(Records from a dataset)

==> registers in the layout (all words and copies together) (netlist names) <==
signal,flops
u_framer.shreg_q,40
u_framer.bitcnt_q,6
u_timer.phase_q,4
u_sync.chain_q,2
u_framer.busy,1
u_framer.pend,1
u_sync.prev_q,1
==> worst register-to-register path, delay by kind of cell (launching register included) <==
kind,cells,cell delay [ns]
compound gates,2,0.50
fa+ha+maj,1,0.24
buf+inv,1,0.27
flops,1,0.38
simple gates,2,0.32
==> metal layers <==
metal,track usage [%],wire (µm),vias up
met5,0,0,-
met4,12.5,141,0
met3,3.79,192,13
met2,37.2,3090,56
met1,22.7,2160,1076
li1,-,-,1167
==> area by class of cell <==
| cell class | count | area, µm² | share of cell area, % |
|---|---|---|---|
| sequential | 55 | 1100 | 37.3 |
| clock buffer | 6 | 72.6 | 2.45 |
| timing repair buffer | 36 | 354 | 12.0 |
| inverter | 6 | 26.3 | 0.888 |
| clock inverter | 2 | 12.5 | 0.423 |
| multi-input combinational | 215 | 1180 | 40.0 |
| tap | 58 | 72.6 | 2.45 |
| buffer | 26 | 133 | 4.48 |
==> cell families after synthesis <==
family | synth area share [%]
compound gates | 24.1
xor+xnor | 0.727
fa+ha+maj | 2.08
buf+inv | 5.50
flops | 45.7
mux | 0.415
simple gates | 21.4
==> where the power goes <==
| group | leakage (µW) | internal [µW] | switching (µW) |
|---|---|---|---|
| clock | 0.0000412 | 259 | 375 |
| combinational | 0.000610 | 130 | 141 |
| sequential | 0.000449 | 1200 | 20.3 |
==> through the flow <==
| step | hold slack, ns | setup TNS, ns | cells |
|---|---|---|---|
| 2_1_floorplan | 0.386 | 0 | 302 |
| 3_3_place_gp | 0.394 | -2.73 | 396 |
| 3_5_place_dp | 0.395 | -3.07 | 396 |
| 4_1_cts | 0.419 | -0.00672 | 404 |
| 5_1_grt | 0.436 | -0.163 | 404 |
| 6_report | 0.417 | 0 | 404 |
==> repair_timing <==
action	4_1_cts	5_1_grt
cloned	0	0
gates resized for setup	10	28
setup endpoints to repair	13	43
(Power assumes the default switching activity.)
File: config.mk
export PLATFORM = sky130hd
export DESIGN_NAME = msgq_status_tracker
export DESIGN_NICKNAME = d
export VERILOG_FILES = /design/src/rtl/msgq_pkg.sv /design/src/rtl/msgq_occ_ctr.sv /design/src/rtl/msgq_level_flags.sv /design/src/rtl/msgq_event_flags.sv /design/src/rtl/msgq_status_tracker.sv
export SDC_FILE = /design/constraint.sdc
export NUM_CORES = 1
export LEC_CHECK = 0
export CAP_MARGIN = 10
export CORE_AREA = 2 2 62 64
export CTS_BUF_LIST = sky130_fd_sc_hd__clkbuf_4
export CTS_CLUSTER_DIAMETER = 200
export DETAILED_ROUTE_END_ITERATION = 7
export DIE_AREA = 0 0 64 66
export PLACE_DENSITY = 0.77
export SYNTH_ARGS = -nofsm -noshare
export SYNTH_HDL_FRONTEND = slang
export SYNTH_SLANG_ARGS = --single-unit
export TNS_END_PERCENT = 100
File: constraint.sdc
create_clock -name clk -period 2.55 [get_ports clk]
set_input_delay 0.51 -clock clk [delete_from_list [all_inputs] [get_ports clk]]
set_output_delay 0.51 -clock clk [all_outputs]
set_load 0.02 [all_outputs]
File: src/rtl/msgq_pkg.sv
package msgq_pkg;
  localparam int SIZE_W = 5;
  localparam int OCC_W  = SIZE_W + 1;
  localparam int STICKY_N = 2;

  typedef logic [SIZE_W-1:0] idx_t;
  typedef logic [OCC_W-1:0]  occ_t;

  // Number of messages the queue holds for a given size field.
  function automatic occ_t depth_of(idx_t sz);
    return {1'b0, sz} + occ_t'(1);
  endfunction

  // Half-level threshold, rounded down.
  function automatic occ_t half_of(idx_t sz);
    return depth_of(sz) >> 1;
  endfunction

  // Zero-based index step that wraps after the last slot.
  function automatic idx_t next_idx(idx_t cur, idx_t sz);
    return (cur >= sz) ? '0 : cur + idx_t'(1);
  endfunction

  // Level flags {b2, b1, b0} for the given direction.
  function automatic logic [2:0] level_flags(logic tx, occ_t occ, idx_t sz);
    occ_t d;
    occ_t h;
    d = depth_of(sz);
    h = half_of(sz);
    if (tx) return {occ == '0, occ <= h, occ < d};
    else    return {occ >= d, occ >= h, occ != '0};
  endfunction
endpackage

File: src/rtl/msgq_occ_ctr.sv
module msgq_occ_ctr
  import msgq_pkg::*;
(
  input  logic clk,
  input  logic rst_n,
  input  logic q_reset,
  input  logic tx_mode,
  input  idx_t size_m1,
  input  logic push,
  input  logic pop,
  output occ_t occ_q,
  output idx_t idx_q,
  output logic pop_ok,
  output logic ovf_evt
);
  occ_t depth;
  logic full, empty, push_ok, adv;

  always_comb begin
    depth   = depth_of(size_m1);
    full    = occ_q >= depth;
    empty   = occ_q == '0;
    push_ok = push && !full;
    pop_ok  = pop && !empty;
    ovf_evt = !tx_mode && push && full && !q_reset;
    adv     = tx_mode ? pop_ok : push_ok;
  end

  always_ff @(posedge clk or negedge rst_n) begin
    if (!rst_n) begin
      occ_q <= '0;
      idx_q <= '0;
    end else if (q_reset) begin
      occ_q <= '0;
      idx_q <= '0;
    end else begin
      occ_q <= occ_q + occ_t'(push_ok) - occ_t'(pop_ok);
      if (adv) idx_q <= next_idx(idx_q, size_m1);
    end
  end
endmodule

File: src/rtl/msgq_level_flags.sv
module msgq_level_flags
  import msgq_pkg::*;
(
  input  logic       tx_mode,
  input  idx_t       size_m1,
  input  occ_t       occ,
  output logic [2:0] lvl
);
  assign lvl = level_flags(tx_mode, occ, size_m1);
endmodule

File: src/rtl/msgq_event_flags.sv
module msgq_event_flags
  import msgq_pkg::*;
(
  input  logic                clk,
  input  logic                rst_n,
  input  logic                q_reset,
  input  logic                tx_mode,
  input  logic                done_ok,
  input  logic                done_abort,
  input  logic                arb_lost,
  input  logic                bus_err,
  input  logic                tx_req,
  input  logic                rd_stb,
  input  logic                clr_stb,
  input  logic [STICKY_N-1:0] clr_mask,
  input  logic                attempts_out,
  input  logic                ovf_evt,
  output logic                done_evt,
  output logic [2:0]          out_q,
  output logic [STICKY_N-1:0] sticky_q
);
  logic [STICKY_N-1:0] set_vec;

  assign done_evt = done_ok || done_abort;
  assign set_vec  = {tx_mode && attempts_out, ovf_evt};

  // {aborted, lost arbitration, bus error}
  always_ff @(posedge clk or negedge rst_n) begin
    if (!rst_n)              out_q <= '0;
    else if (q_reset)        out_q <= '0;
    else if (done_evt)       out_q <= {done_abort, arb_lost, bus_err};
    else if (rd_stb || tx_req) out_q[2] <= 1'b0;
  end

  for (genvar g = 0; g < STICKY_N; g++) begin : g_sticky
    always_ff @(posedge clk or negedge rst_n) begin
      if (!rst_n)                         sticky_q[g] <= 1'b0;
      else if (set_vec[g])                sticky_q[g] <= 1'b1;
      else if (clr_stb && clr_mask[g])    sticky_q[g] <= 1'b0;
    end
  end
endmodule

File: src/rtl/msgq_status_tracker.sv
module msgq_status_tracker
  import msgq_pkg::*;
(
  input  logic        clk,
  input  logic        rst_n,
  input  logic        tx_mode,
  input  logic [4:0]  size_m1,
  input  logic        q_reset,
  input  logic        push,
  input  logic        pop,
  input  logic        done_ok,
  input  logic        done_abort,
  input  logic        arb_lost,
  input  logic        bus_err,
  input  logic        tx_req,
  input  logic        rd_stb,
  input  logic        clr_stb,
  input  logic [1:0]  clr_mask,
  input  logic        attempts_out,
  output logic [15:0] status
);
  localparam int PAD_W = 16 - SIZE_W - 8;

  occ_t                occ_q;
  idx_t                idx_q;
  logic                pop_ok, ovf_evt, done_evt;
  logic [2:0]          lvl, out_q;
  logic [STICKY_N-1:0] sticky_q;

  msgq_occ_ctr u_occ (
    .clk(clk), .rst_n(rst_n), .q_reset(q_reset), .tx_mode(tx_mode),
    .size_m1(size_m1), .push(push), .pop(pop), .occ_q(occ_q),
    .idx_q(idx_q), .pop_ok(pop_ok), .ovf_evt(ovf_evt)
  );

  msgq_level_flags u_lvl (
    .tx_mode(tx_mode), .size_m1(size_m1), .occ(occ_q), .lvl(lvl)
  );

  msgq_event_flags u_evt (
    .clk(clk), .rst_n(rst_n), .q_reset(q_reset), .tx_mode(tx_mode),
    .done_ok(done_ok), .done_abort(done_abort), .arb_lost(arb_lost),
    .bus_err(bus_err), .tx_req(tx_req), .rd_stb(rd_stb),
    .clr_stb(clr_stb), .clr_mask(clr_mask), .attempts_out(attempts_out),
    .ovf_evt(ovf_evt), .done_evt(done_evt), .out_q(out_q),
    .sticky_q(sticky_q)
  );

  assign status = {{PAD_W{1'b0}}, idx_q, out_q,
                   sticky_q[1] && tx_mode, sticky_q[0] && !tx_mode, lvl};
endmodule
--- src/rtl/bhc_pkg.sv ---
package bhc_pkg;

    typedef enum logic [1:0] {
        ST_IDLE = 2'd0,
        ST_T1   = 2'd1,
        ST_ACT  = 2'd2,
        ST_HOLD = 2'd3
    } bus_st_e;

    // grant is legal at a cycle boundary only outside a locked sequence
    function automatic logic grant_ok(input logic hold, input logic lock);
        return hold && !lock;
    endfunction

    // state taken when the bus is not surrendered and no cycle continues
    function automatic bus_st_e next_free(input logic req);
        return req ? ST_T1 : ST_IDLE;
    endfunction

endpackage

--- src/rtl/bhc_fsm.sv ---
module bhc_fsm
    import bhc_pkg::*;
(
    input  logic    clk,
    input  logic    rst,
    input  logic    hold_req,
    input  logic    lock_in,
    input  logic    bus_req,
    input  logic    ready_in,
    input  logic    narrow_in,
    output bus_st_e st_q,
    output logic    in_hold,
    output logic    hold_exit
);

    bus_st_e st_d;
    logic    half_q, half_d;

    always_comb begin
        st_d   = st_q;
        half_d = half_q;
        unique case (st_q)
            ST_IDLE: begin
                if (hold_req) st_d = ST_HOLD;
                else          st_d = next_free(bus_req);
            end
            ST_T1: st_d = ST_ACT;
            ST_ACT: begin
                if (ready_in) begin
                    if (narrow_in && !half_q) begin
                        half_d = 1'b1;
                        st_d   = ST_T1;
                    end else begin
                        half_d = 1'b0;
                        if (grant_ok(hold_req, lock_in)) st_d = ST_HOLD;
                        else                             st_d = next_free(bus_req);
                    end
                end
            end
            ST_HOLD: begin
                if (!hold_req) st_d = next_free(bus_req);
            end
            default: st_d = ST_IDLE;
        endcase
    end

    always_ff @(posedge clk) begin
        if (rst) begin
            st_q   <= ST_IDLE;
            half_q <= 1'b0;
        end else begin
            st_q   <= st_d;
            half_q <= half_d;
        end
    end

    assign in_hold   = (st_q == ST_HOLD);
    assign hold_exit = in_hold && !hold_req;

    a_r2_lock_defers: assert property (@(posedge clk) disable iff (rst)
        (st_q == ST_ACT && ready_in && lock_in) |=> (st_q != ST_HOLD));

    a_r3_split_second: assert property (@(posedge clk) disable iff (rst)
        (st_q == ST_ACT && ready_in && narrow_in && !half_q) |=> (st_q == ST_T1));

    a_r6_hold_sticky: assert property (@(posedge clk) disable iff (rst)
        (st_q == ST_HOLD && hold_req) |=> (st_q == ST_HOLD));

    a_r7_exit_idle: assert property (@(posedge clk) disable iff (rst)
        (st_q == ST_HOLD && !hold_req && !bus_req) |=> (st_q == ST_IDLE));

    a_r7_exit_t1: assert property (@(posedge clk) disable iff (rst)
        (st_q == ST_HOLD && !hold_req && bus_req) |=> (st_q == ST_T1));

endmodule

--- src/rtl/bhc_nmi_latch.sv ---
module bhc_nmi_latch (
    input  logic clk,
    input  logic rst,
    input  logic nmi_in,
    input  logic in_hold,
    input  logic hold_exit,
    output logic nmi_evt
);

    logic prev_q;
    logic seen_q;
    logic edge_now;
    logic evt_q;

    assign edge_now = nmi_in && !prev_q;

    always_ff @(posedge clk) begin
        if (rst) begin
            prev_q <= 1'b0;
            seen_q <= 1'b0;
            evt_q  <= 1'b0;
        end else begin
            prev_q <= nmi_in;
            evt_q  <= hold_exit && (seen_q || edge_now);
            if (hold_exit || !in_hold)  seen_q <= 1'b0;
            else if (edge_now)          seen_q <= 1'b1;
        end
    end

    assign nmi_evt = evt_q;

    a_r5_single_pulse: assert property (@(posedge clk) disable iff (rst)
        nmi_evt |=> !nmi_evt);

    a_r5_evt_on_exit: assert property (@(posedge clk) disable iff (rst)
        (!hold_exit) |=> !nmi_evt);

    a_r8_reset_clears: assert property (@(posedge clk)
        rst |=> !nmi_evt);

endmodule

--- src/rtl/bhc_float.sv ---
module bhc_float
    import bhc_pkg::*;
#(
    parameter int OE_W = 8
) (
    input  logic            clk,
    input  logic            rst,
    input  logic            in_hold,
    output logic            hold_ack,
    output logic [OE_W-1:0] pin_oe
);

    logic ack_q;

    always_ff @(posedge clk) begin
        if (rst) ack_q <= 1'b0;
        else     ack_q <= in_hold;
    end

    assign hold_ack = ack_q;

    for (genvar g = 0; g < OE_W; g++) begin : g_grp
        assign pin_oe[g] = !ack_q;
    end

    a_r4_ack_follows: assert property (@(posedge clk) disable iff (rst)
        in_hold |=> hold_ack);

    a_r4_ack_drops: assert property (@(posedge clk) disable iff (rst)
        !in_hold |=> (!hold_ack && (&pin_oe)));

    a_r8_reset_ack: assert property (@(posedge clk)
        rst |=> (!hold_ack && (&pin_oe)));

endmodule

--- src/rtl/bus_hold_ctrl.sv ---
module bus_hold_ctrl
    import bhc_pkg::*;
#(
    parameter int OE_W = 8
) (
    input  logic            clk,
    input  logic            rst,
    input  logic            hold_req,
    input  logic            nmi_in,
    input  logic            lock_in,
    input  logic            bus_req,
    input  logic            ready_in,
    input  logic            narrow_in,
    output logic            hold_ack,
    output logic [OE_W-1:0] pin_oe,
    output logic [1:0]      bus_state,
    output logic            nmi_evt
);

    bus_st_e st;
    logic    in_hold;
    logic    hold_exit;

    bhc_fsm u_fsm (
        .clk       (clk),
        .rst       (rst),
        .hold_req  (hold_req),
        .lock_in   (lock_in),
        .bus_req   (bus_req),
        .ready_in  (ready_in),
        .narrow_in (narrow_in),
        .st_q      (st),
        .in_hold   (in_hold),
        .hold_exit (hold_exit)
    );

    bhc_nmi_latch u_nmi (
        .clk       (clk),
        .rst       (rst),
        .nmi_in    (nmi_in),
        .in_hold   (in_hold),
        .hold_exit (hold_exit),
        .nmi_evt   (nmi_evt)
    );

    bhc_float #(.OE_W(OE_W)) u_float (
        .clk      (clk),
        .rst      (rst),
        .in_hold  (in_hold),
        .hold_ack (hold_ack),
        .pin_oe   (pin_oe)
    );

    assign bus_state = st;

    a_r9_hold_after_reset: assert property (@(posedge clk)
        (rst ##1 (!rst && hold_req)) |=> (bus_state == 2'd3));

endmodule

--- config.mk ---
export PLATFORM = sky130hd
export DESIGN_NAME = bus_hold_ctrl
export DESIGN_NICKNAME = d
export VERILOG_FILES = /design/src/rtl/bhc_pkg.sv /design/src/rtl/bhc_fsm.sv /design/src/rtl/bhc_nmi_latch.sv /design/src/rtl/bhc_float.sv /design/src/rtl/bus_hold_ctrl.sv
export SDC_FILE = /design/constraint.sdc
export NUM_CORES = 1
export LEC_CHECK = 0
export ABC_CLOCK_PERIOD_IN_PS = 2200
export BUFFER_PORTS_ARGS = -buffer_cell sky130_fd_sc_hd__buf_2
export CAP_MARGIN = 20
export CORE_MARGIN = 2
export CORE_UTILIZATION = 30
export DETAILED_ROUTE_END_ITERATION = 10
export MAX_ROUTING_LAYER = met4
export PLACE_DENSITY = 0.62
export SLEW_MARGIN = 10
export SYNTH_ARGS = -nofsm -noshare
export SYNTH_HDL_FRONTEND = slang
export SYNTH_HIERARCHICAL = 1
export SYNTH_SLANG_ARGS = --single-unit
--- constraint.sdc ---
create_clock -name clk -period 2.2 [get_ports clk]
set_clock_uncertainty 0.05 [all_clocks]
set_input_delay 0.44 -clock clk [delete_from_list [all_inputs] [get_ports clk]]
set_output_delay 0.44 -clock clk [all_outputs]
set_load 0.005 [all_outputs]
==> impl_metrics.py <==
metrics = {
    "status": {
        "outcome": "finished clean",
    },
    "critical_path": {
        "r2r_cells": 4,
        "timing.rr.end": "u_nmi/nmi_evt",
        "critical-path-top-delay-family": "flip-flops",
        "cp_num_buf_inv": 1,
        "cp_max_fo": 9,
        "crit_chain": "buf_2",
        "critical-path-max-stage-delay_ns": 0.47,
        "crit_arrival_ns": 0.89,
        "crit-reg2reg-launch": "u_fsm/st_q[0]",
        "cp-start-kind": "register",
        "cp-end-kind": "primary output",
        "path_class": "register to primary output",
        "cp_data_required_time_ns": 1.71,
        "crit_slowest_cell": "dfxtp_1",
        "reg2reg_slack_ns": 1.04,
    },
    "yosys": {
        "avgSynthCellArea_um2": 9.25,
        "synth_top_cell_by_area": "dfxtp_1",
        "yosysTopAreaCellShare_pct": 35.2,
        "syn_area_um2": 398,
        "yosysWarningCount": 6,
        "synthDistinctLibCells": 19,
        "synth-seq-cells": 7,
        "ys_seq_area_share_pct": 35.2,
        "synth_cells": 43,
        "synth.area.top_cells": "dfxtp_1, buf_4, nand3b_4, nand2b_1, a21oi_1",
        "synth_nets": 51,
    },
    "place": {
        "place.gp.congestion": 0.654,
        "dp_cells": 70,
        "preCtsSetupSlack_ns": 1.03,
        "hpwl_um": 494,
        "port_buffers": 19,
        "place_area_um2": 459,
    },
    "cts": {
        "cts.sinks": 7,
        "tritoncts": "done",
        "cts-root-buf": "clkbuf_4",
        "clk_latency_ns": 0.24,
        "post_cts_buffers": 0,
        "clockBufferDepth": 2,
        "ctsHoldBuffers": 0,
        "h-tree-depth": 1,
        "clk_pin_slew_worst_paths_ns": 0.05,
        "cts_resized": 0,
        "cts-buffers-inserted": 3,
    },
    "detailed_routing": {
        "route.detailed.drc": 0,
        "routed_wl_um": 623,
        "drt-initial-drc-count": 0,
        "vias": 320,
        "vias_per_cell": 4.32,
        "wl_per_cell_um": 8.42,
        "first_pass_iters": 1,
        "drtAntennaViolNets": 0,
    },
    "min_path": {
        "hold_path_depth": 2,
        "holdPathEnd": "u_nmi/prev_q",
        "hold_start": "nmi_in",
        "worstHoldPathType": "input port to register",
    },
    "power_and_ir_drop": {
        "p_comb_share_pct": 18.9,
        "internal_power_w": 0.000239,
        "swShare_pct": 25.5,
        "power_density_nw_per_um2": 662,
        "p_switching_w": 0.0000820,
        "clockPowerShare_pct": 35.0,
        "p_seq_share_pct": 46.1,
        "vdd_drop_max_mv": 0.214,
        "power.leakage_nw": 0.214,
    },
    "sta": {
        "hold_viol": 0,
        "period_needed_ns": 1.38,
        "finalSetupViolCount": 0,
        "timing.final.crit_share_pct": 62.6,
        "rsz0062_at_grt": "false",
        "relSlewSlack_pct": 81.7,
        "worst_pin_slew_ns": 0.275,
        "drv_slew": 0,
        "timing.setup.tns_ns": 0,
        "fmax_mhz": 727,
        "setup_slack_ns": 0.824,
    },
    "floorplanning": {
        "die_x_um": 40.4,
        "start_util_pct": 31.4,
        "fp.dieArea_um2": 1630,
        "die_h_um": 40.4,
        "core_area_um2": 1270,
        "num_rows": 13,
        "ioPinCount": 20,
    },
    "global_routing": {
        "grt_max_degree": 10,
        "antenna_found_initial": 0,
        "overflow": 0,
        "grt_usage_pct": 10.4,
        "first_global_vias": 294,
        "grt_pass1_wl_um": 1060,
    },
    "cells_and_area": {
        "layout_commonest_cell": "buf_2",
        "syn2layout_area_growth_pct": 22.0,
        "fin_util_pct": 38.3,
        "stdcell_count": 74,
        "antenna_cells": 0,
        "final_layout_size_suffix_gt1_share_pct": 47.5,
        "final_cell_mix": "buf_2, dfxtp_1, inv_1",
        "fin_area_um2": 485,
        "nets": 68,
    },
    "job": {
        "maxCapViolCount": 0,
    },
}
## worst max path at each step
| stage | startpoint | end | slack [ns] | cells past startpoint |
|---|---|---|---|---|
| 2_1_floorplan | u_float/hold_ack | pin_oe[1] | 1.11 | 2 |
| 3_3_place_gp | hold_req | u_fsm/st_q[0] | 1.02 | 4 |
| 3_5_place_dp | hold_req | u_fsm/st_q[0] | 1.03 | 4 |
| 4_1_cts | u_fsm/st_q[0] | bus_state[0] | 0.82 | 1 |
| 5_1_grt | u_fsm/st_q[0] | bus_state[0] | 0.75 | 1 |
| 6_report | u_fsm/st_q[0] | bus_state[0] | 0.82 | 1 |
## synthesized netlist by cell type (all sizes together)
master / number
buf: 7
dfxtp: 7
inv: 4
nor2: 4
a21oi: 3
nand2b: 3
nand3b: 3
nor2b: 3
o21ai: 2
a2111oi: 1
a22o: 1
a311oi: 1
and2: 1
mux2: 1
nor3: 1
nor3b: 1
## power by group through the flow
| stage | clock (W) | sequential (W) | combinational [W] |
|---|---|---|---|
| after floorplan | 0 | 0.000149 | 0.0000425 |
| after global placement | 0 | 0.000150 | 0.0000613 |
| after detailed placement | 0 | 0.000150 | 0.0000614 |
| after CTS | 0.000120 | 0.000148 | 0.0000614 |
| after global routing | 0.000132 | 0.000150 | 0.0000693 |
| final | 0.000112 | 0.000148 | 0.0000609 |
## layer usage
metal / global-route usage (%) / up-vias / wire [um]
met5: - / - / 0
met4: 10.0 / 0 / 0
met3: 1.67 / 0 / 58
met2: 15.5 / 18 / 284
met1: 11.5 / 133 / 280
li1: - / 169 / -
## registers in the layout, indices dropped and copies added, names as in the netlist
name and cells:
u_float/hold_ack 1, u_fsm/half_q 1, u_fsm/st_q 2, u_nmi/nmi_evt 1, u_nmi/prev_q 1, u_nmi/seen_q 1
## kinds of logic (layout without fill, tap and decap cells)
kind of cell,count (synthesis),in the layout,synth area share (%)
buf+inv,11,27,17.0
simple gates,16,16,29.6
compound gates,8,8,14.5
mux,1,1,3.77
flops,7,7,35.2
## layout make-up
type / instances / area [um2]
Sequential cell: 7 / 140
Fill cell: 130 / 783
Inverter: 4 / 15.0
Multi-Input combinational cell: 25 / 190
Timing Repair Buffer: 19 / 95.1
Clock buffer: 4 / 26.3
Tap cell: 15 / 18.8
## per-stage QoR
step,power (W),hold slack (ns)
CTS,0.000329,0.370
global placement,0.000211,0.416
floorplan,0.000191,0.398
detailed placement,0.000212,0.419
finish,0.000321,0.382
global route,0.000351,0.385
Power figures use the tool's default switching activity.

To do> Please reproduce exactly the lines from the first one of the records above through the line containing "u_sync.prev_q,1", both included, and nothing else.

Written reply>
==> registers in the layout (all words and copies together) (netlist names) <==
signal,flops
u_framer.shreg_q,40
u_framer.bitcnt_q,6
u_timer.phase_q,4
u_sync.chain_q,2
u_framer.busy,1
u_framer.pend,1
u_sync.prev_q,1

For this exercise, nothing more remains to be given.